Ming the Mechanic
The NewsLog of Flemming Funch

Sunday, March 30, 2003day link 

 Weblogs on the move
picture Chris Corrigan mentions how it is a bit strange when the content of a weblog suddenly changes because its author is in different circumstances. Like here I'm for a couple of weeks vacationing in Europe. My weblog looks the same on the surface, but suddenly I'm just writing about little towns in France instead of about systems and technology and the world situation.

When I'm traveling I really notice how my normal style of blogging depends on many factors than I normally don't think much about, and how I'm sort of lacking a format for blogging what I'm actually doing.

Typically I work at my computer many hours per day and quite naturally I browse a lot of information sources, so I can maintain a certain overview. And I seem to have peace and quiet to sit and philosophize about things, and it seems natural to talk about self-organization or alternative economic systems or other meta subjects. And I don't have a great urge to talk about my physical environment or what I actually do each day.

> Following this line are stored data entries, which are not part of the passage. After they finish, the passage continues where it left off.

### config.mk
export PLATFORM = sky130hd
export DESIGN_NAME = stopwatch_lap_controller
export DESIGN_NICKNAME = d
export VERILOG_FILES = /design/src/rtl/stopwatch_lap_controller.sv
export SDC_FILE = /design/constraint.sdc
export NUM_CORES = 1
export LEC_CHECK = 0
export BUFFER_PORTS_ARGS = -buffer_cell sky130_fd_sc_hd__buf_4
export CORE_MARGIN = 2
export CORE_UTILIZATION = 55
export CTS_BUF_LIST = sky130_fd_sc_hd__clkbuf_8
export DETAILED_ROUTE_END_ITERATION = 8
export PLACE_DENSITY = 0.73
export REMOVE_ABC_BUFFERS = 1
export SYNTH_ARGS = -nofsm -noshare
export SYNTH_HDL_FRONTEND = slang
export SYNTH_SLANG_ARGS = --single-unit
### constraint.sdc
create_clock -name i_clock -period 12.4 [get_ports i_clock]
set_input_delay 1.24 -clock i_clock [delete_from_list [all_inputs] [get_ports i_clock]]
set_output_delay 1.24 -clock i_clock [all_outputs]
set_load 0.01 [all_outputs]
File: config.mk
export PLATFORM = sky130hd
export DESIGN_NAME = fetch_stage
export DESIGN_NICKNAME = d
export VERILOG_FILES = /design/src/rtl/fetch_stage.sv
export SDC_FILE = /design/constraint.sdc
export NUM_CORES = 1
export LEC_CHECK = 0
export ABC_AREA = 1
export CAP_MARGIN = 20
export CORE_MARGIN = 2
export CORE_UTILIZATION = 46
export DETAILED_ROUTE_END_ITERATION = 6
export GPL_TIMING_DRIVEN = 0
export MAX_ROUTING_LAYER = met4
export PLACE_DENSITY = 0.81
export SYNTH_ARGS = -nofsm -noshare
export SYNTH_HDL_FRONTEND = slang
export SYNTH_SLANG_ARGS = --single-unit
export TNS_END_PERCENT = 30
File: constraint.sdc
create_clock -name clk -period 1.76 [get_ports clk]
set_input_delay 0.176 -clock clk [delete_from_list [all_inputs] [get_ports clk]]
set_output_delay 0.176 -clock clk [all_outputs]
set_load 0.05 [all_outputs]
File: src/rtl/fetch_stage.sv
// Instruction-fetch stage: PC register, IF/ID pipeline register, stall/redirect/halt handling.
// Optional FETCH_PERF_EN adds fetched/bubble/stall event counters.
module fetch_stage #(
  parameter int unsigned               AWIDTH    = 32,
  parameter int unsigned               DWIDTH    = 32,
  parameter logic [AWIDTH-1:0]         BASE_ADDR = AWIDTH'(32'h0100_0000),
  parameter logic [DWIDTH-1:0]         NOP_INSN  = DWIDTH'(32'h0000_0013)
) (
  input  logic              clk,
  input  logic              reset,
  input  logic              stall,
  input  logic              redirect,
  input  logic [AWIDTH-1:0] redirect_pc,
  output logic [AWIDTH-1:0] imem_addr,
  input  logic [DWIDTH-1:0] imem_data,
  output logic [AWIDTH-1:0] if_id_pc,
  output logic [DWIDTH-1:0] if_id_insn,
  output logic              if_id_valid,
  output logic              halted,
`ifdef FETCH_PERF_EN
  output logic [31:0]       perf_fetched,
  output logic [31:0]       perf_bubbles,
  output logic [31:0]       perf_stalls,
`endif
  output logic              misalign_err
);

  localparam logic [DWIDTH-1:0] ECALL_INSN = DWIDTH'(32'h0000_0073);

  typedef enum logic {ST_RUN, ST_HALT} state_e;

  state_e            state_q, state_d;
  logic [AWIDTH-1:0] pc_q, pc_d;
  logic [AWIDTH-1:0] ifid_pc_q, ifid_pc_d;
  logic [DWIDTH-1:0] ifid_insn_q, ifid_insn_d;
  logic              ifid_valid_q, ifid_valid_d;
  logic              halted_q, halted_d;
  logic              misalign_q, misalign_d;
  logic              load_valid_c, load_bubble_c, stalled_c;
  logic              is_ecall_c;

  assign is_ecall_c = (imem_data == ECALL_INSN);

  // State register
  always_ff @(posedge clk) begin
    if (reset) state_q <= ST_RUN;
    else       state_q <= state_d;
  end

  // Next-state: an unstalled, unredirected ecall fetch is the only way into HALT
  always_comb begin
    state_d = state_q;
    case (state_q)
      ST_RUN:  if (!redirect && !stall && is_ecall_c) state_d = ST_HALT;
      ST_HALT: state_d = ST_HALT;
      default: state_d = ST_RUN;
    endcase
  end

  // Datapath next values and event strobes
  always_comb begin
    pc_d          = pc_q;
    ifid_pc_d     = ifid_pc_q;
    ifid_insn_d   = ifid_insn_q;
    ifid_valid_d  = ifid_valid_q;
    halted_d      = halted_q;
    misalign_d    = misalign_q;
    load_valid_c  = 1'b0;
    load_bubble_c = 1'b0;
    stalled_c     = 1'b0;
    case (state_q)
      ST_RUN: begin
        if (redirect) begin
          pc_d          = {redirect_pc[AWIDTH-1:2], 2'b00};
          ifid_pc_d     = pc_q;
          ifid_insn_d   = NOP_INSN;
          ifid_valid_d  = 1'b0;
          load_bubble_c = 1'b1;
          if (redirect_pc[1:0] != 2'b00) misalign_d = 1'b1;
        end else if (stall) begin
          stalled_c = 1'b1;
        end else begin
          pc_d         = pc_q + AWIDTH'(4);
          ifid_pc_d    = pc_q;
          ifid_insn_d  = imem_data;
          ifid_valid_d = 1'b1;
          load_valid_c = 1'b1;
          if (is_ecall_c) halted_d = 1'b1;
        end
      end
      default: begin
        // Halted: PC frozen, redirects dropped, bubbles flow on unstalled cycles
        if (stall) begin
          stalled_c = 1'b1;
        end else begin
          ifid_pc_d     = pc_q;
          ifid_insn_d   = NOP_INSN;
          ifid_valid_d  = 1'b0;
          load_bubble_c = 1'b1;
        end
      end
    endcase
  end

  always_ff @(posedge clk) begin
    if (reset) begin
      pc_q         <= BASE_ADDR;
      ifid_pc_q    <= BASE_ADDR;
      ifid_insn_q  <= NOP_INSN;
      ifid_valid_q <= 1'b0;
      halted_q     <= 1'b0;
      misalign_q   <= 1'b0;
    end else begin
      pc_q         <= pc_d;
      ifid_pc_q    <= ifid_pc_d;
      ifid_insn_q  <= ifid_insn_d;
      ifid_valid_q <= ifid_valid_d;
      halted_q     <= halted_d;
      misalign_q   <= misalign_d;
    end
  end

  assign imem_addr    = pc_q;
  assign if_id_pc     = ifid_pc_q;
  assign if_id_insn   = ifid_insn_q;
  assign if_id_valid  = ifid_valid_q;
  assign halted       = halted_q;
  assign misalign_err = misalign_q;

`ifdef FETCH_PERF_EN
  logic [31:0] perf_fetched_q, perf_bubbles_q, perf_stalls_q;

  // Free-running wrap-around event counters
  always_ff @(posedge clk) begin
    if (reset) begin
      perf_fetched_q <= 32'd0;
      perf_bubbles_q <= 32'd0;
      perf_stalls_q  <= 32'd0;
    end else begin
      if (load_valid_c)  perf_fetched_q <= perf_fetched_q + 32'd1;
      if (load_bubble_c) perf_bubbles_q <= perf_bubbles_q + 32'd1;
      if (stalled_c)     perf_stalls_q  <= perf_stalls_q + 32'd1;
    end
  end

  assign perf_fetched = perf_fetched_q;
  assign perf_bubbles = perf_bubbles_q;
  assign perf_stalls  = perf_stalls_q;
`else
  logic unused_perf_c;
  assign unused_perf_c = load_valid_c ^ load_bubble_c ^ stalled_c;
`endif

endmodule

==> results.toml <==
[layout]
fin_nets = 947
final_layout_size_suffix_gt1_share_pct = 10.3
fin_util_pct = 67.0
areaGrowthSynthToFinish_pct = 43.0
antenna_cells = 0
instances_no_fill = 1019
finish.instance_area_mm2 = 0.00682

[clocking]
max-clock-path-buffers = 2
cts_tree = "done"
clock-root-buffer = "clkbuf_8"
h-tree-depth = 3
clkTransAtPathRegs_ps = 110
clock_sinks = 98
hold_buffers = 0
numCtsBuffers = 9
clk_latency_ps = 390

[timing]
finalHoldViolCount = 0
tightest_slew_ps = 735
fin_setup_tns_ps = 0
fmax_mhz = 575
min_period_over_period_pct = 98.8
final-max-slew-violation-count = 0
clock_skew_ps = 15.1
slew_headroom_pct = 51.0
setup_viol = 0
period_needed_ps = 1740

[worst_setup_path]
worstPathCellList = "clkdlybuf4s50_1"
max_stage_delay_ps = 820
worstReg2RegStart = "imem_addr[11]"
arrival_ps = 1560
path_class = "reg2out"
end_kind = "output pin"
crit_family = "buffers and inverters"
cp_max_fo = 2
crit_start = "if_id_insn[11]"
cp-start-kind = "flop"
cpMaxStageDelayCell = "clkdlybuf4s50_1"
crit_buf_inv = 1
required_ps = 1580

[placement]
placed_cells = 1003
port_buffers = 162
dp_hpwl_um = 13400
placed_cell_area_mm2 = 0.00657
gp_congestion = 0.939

[floorplanning]
die_h_um = 106
fp.dieArea_mm2 = 0.0112
core_mm2 = 0.0102
row_count = 37
start_util_pct = 46.8
fp.dieW_um = 106
pin_count = 167

[logic_synthesis]
yosysSeqAreaShare_pct = 41.1
synth_cells = 704
syn_area_mm2 = 0.00477
yosysTopAreaCell = "dfxtp_1"
ys_warn_count = 0
ys_ff_latch = 98
synth_top_area_share_pct = 41.1
syn_avg_cell_area_um2 = 6.77
post_synth_num_cell_types = 35
synthTopCellsByArea = "dfxtp_1, nand2_1, nor2_1, nand3_1, a21oi_1"

[global_routing]
grt_pass1_wl_um = 27100
grt_pass1_vias = 5235
antenna_found_initial = 0
grt-ovfl-total = 0
track_usage_pct = 32.0
grt_max_degree = 19

[pwr]
vdd_drop_max_mv = 0.593
cellLeakagePower_nw = 3.07
total_power_w = 0.00533
p_per_area_mw_per_mm2 = 781

[hold_path]
hold_path_class = "in2reg"
worstHoldStart = "redirect"

[status]
outcome = "complete, no violations"

[detailed_routing]
postRouteAntennaNets = 0
vias = 5554
wirelength_um = 17600
drt_iter0_markers = 517
via_per_inst = 5.45
wl_per_cell_um = 17.3
drcViolationCount = 0
dr.pass1.iters = 6

[run]
cap_violations = 0
kinds of logic after synthesis:
group,Yosys count,synth area share [%]
simple gates,391,35.8
compound gates,128,15.1
flops,98,41.1
buf+inv,84,7.42
xor+xnor,1,0.184
fa+ha+maj,1,0.262
other cells,1,0.0786
stage by stage:
stage                     setup slack, ps  hold slack [ps]
after detailed placement             -162              444
after CTS                           0.603              234
after global placement               -156              435
after floorplan                      51.6              313
after global routing                -8.15              252
final                                21.6              256
layout by cell type, fill, tap and decap left out, types with 4 or more instances in the layout:
cell type	count
dlygate4sd2_1	32
inv_1	36
dfxtp_2	4
inv_2	9
nor2_2	12
nor3_1	4
a211oi_1	13
nor2_1	107
clkdlybuf4s50_1	99
o21ai_0	32
buf_4	4
nor2_4	7
o22ai_1	4
clkbuf_8	9
clkbuf_1	14
nand2_1	171
nand3_1	68
buf_2	19
a21oi_1	66
nand2_2	8
dlymetal6s2s_1	31
a21oi_2	5
nand4_1	7
dfxtp_1	93
repair_timing:
item / 4_1_cts / 5_1_grt
gates cloned: 0 / 0
endpoints found under the hold margin: 0 / 0
resized for setup: 32 / 36
setup buffers: 0 / 0
setup endpoints to repair: 32 / 36
worst paths after layout:
| check | depth (start not counted) | slack (ps) | endpoint |
|---|---|---|---|
| worst min-delay path | 3 | 260 | imem_addr[4] |
| worst max-delay path | 1 | 20 | if_id_insn[11] |
| worst max register to register | 9 | 100 | imem_addr[28] |
| worst min register to register | 2 | 460 | if_id_pc[1] |
cells in the mapped netlist (all sizes together):
master    n
conb      1
nor3      5
ha        1
nand4     7
a221oi    1
nand2   181
nor2    126
o211ai    2
buf      25
nand3    68
dfxtp    98
a31oi     1
inv      45
nor4      1
o22ai     4
a311oi    1
xnor2     1
o21ai    33
a21oi    71
a211oi   13
o32ai     1
o211a     1
or2       3
clkbuf   14
registers in the layout, summed over array words and instances, names as in the netlist:
name	flops
imem_addr	30
halted	1
if_id_pc	32
state_q	1
if_id_insn	32
if_id_valid	1
misalign_err	1
report_power, final:
| part | internal, W | switching [W] |
|---|---|---|
| sequential | 0.00234 | 0.000129 |
| combinational | 0.000440 | 0.000855 |
| clock | 0.000684 | 0.000880 |
| total | 0.00347 | 0.00186 |
per-layer routing:
layer / vias to the layer above / wire length [um] / global-route usage, %
met4: 0 / 451 / 10.9
met1: 2623 / 7600 / 41.8
li1: 2644 / - / -
met5: - / 0 / -
met3: 41 / 1340 / 5.38
met2: 246 / 8250 / 50.4
final cells by class:
cell class                 count  area (um2)
clock buffer                   9         124
inverter                      45         169
clock inverter                 7        85.1
buffer                        39         185
timing repair buffer         162        1660
fill                         943        3360
sequential                    98        1970
multi-input combinational    523        2460
tap                          136         170
Power figures use the tool's default switching activity.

But if for example I travel, my mind is more on where my suitcases are, on what I'm getting for dinner, who I'm meeting, and how it looks where I am. Very different thing. Much more sensory input, but less abstract input, and much less chance to sit quietly and talk about any of it.

When I'm on the move, what I could use would probably be a simple mob-log technology, where I could post photos and short notes from a cell phone or something. And probably I'd prefer for that to go in a sidebar to my normal weblog.

It is obvious that there are different styles of weblogging. For some people it is simply recording what they do and think each day, and what they have for breakfast. For some, their postings are driven by what is in the news. For some, like for me I think, there is a certain meta thread that goes through what they want to talk about, even if the pieces might be sort of haphazard, and might or might not have anything to do with the 'news'. Some people manage to find a style that brings all of it together. Doc Searls says his weblog is simply that he answers his e-mail in public. Dave Winer seems to have a style where car trips and family matters work well on equal footing with technical issues and bigger meta issues.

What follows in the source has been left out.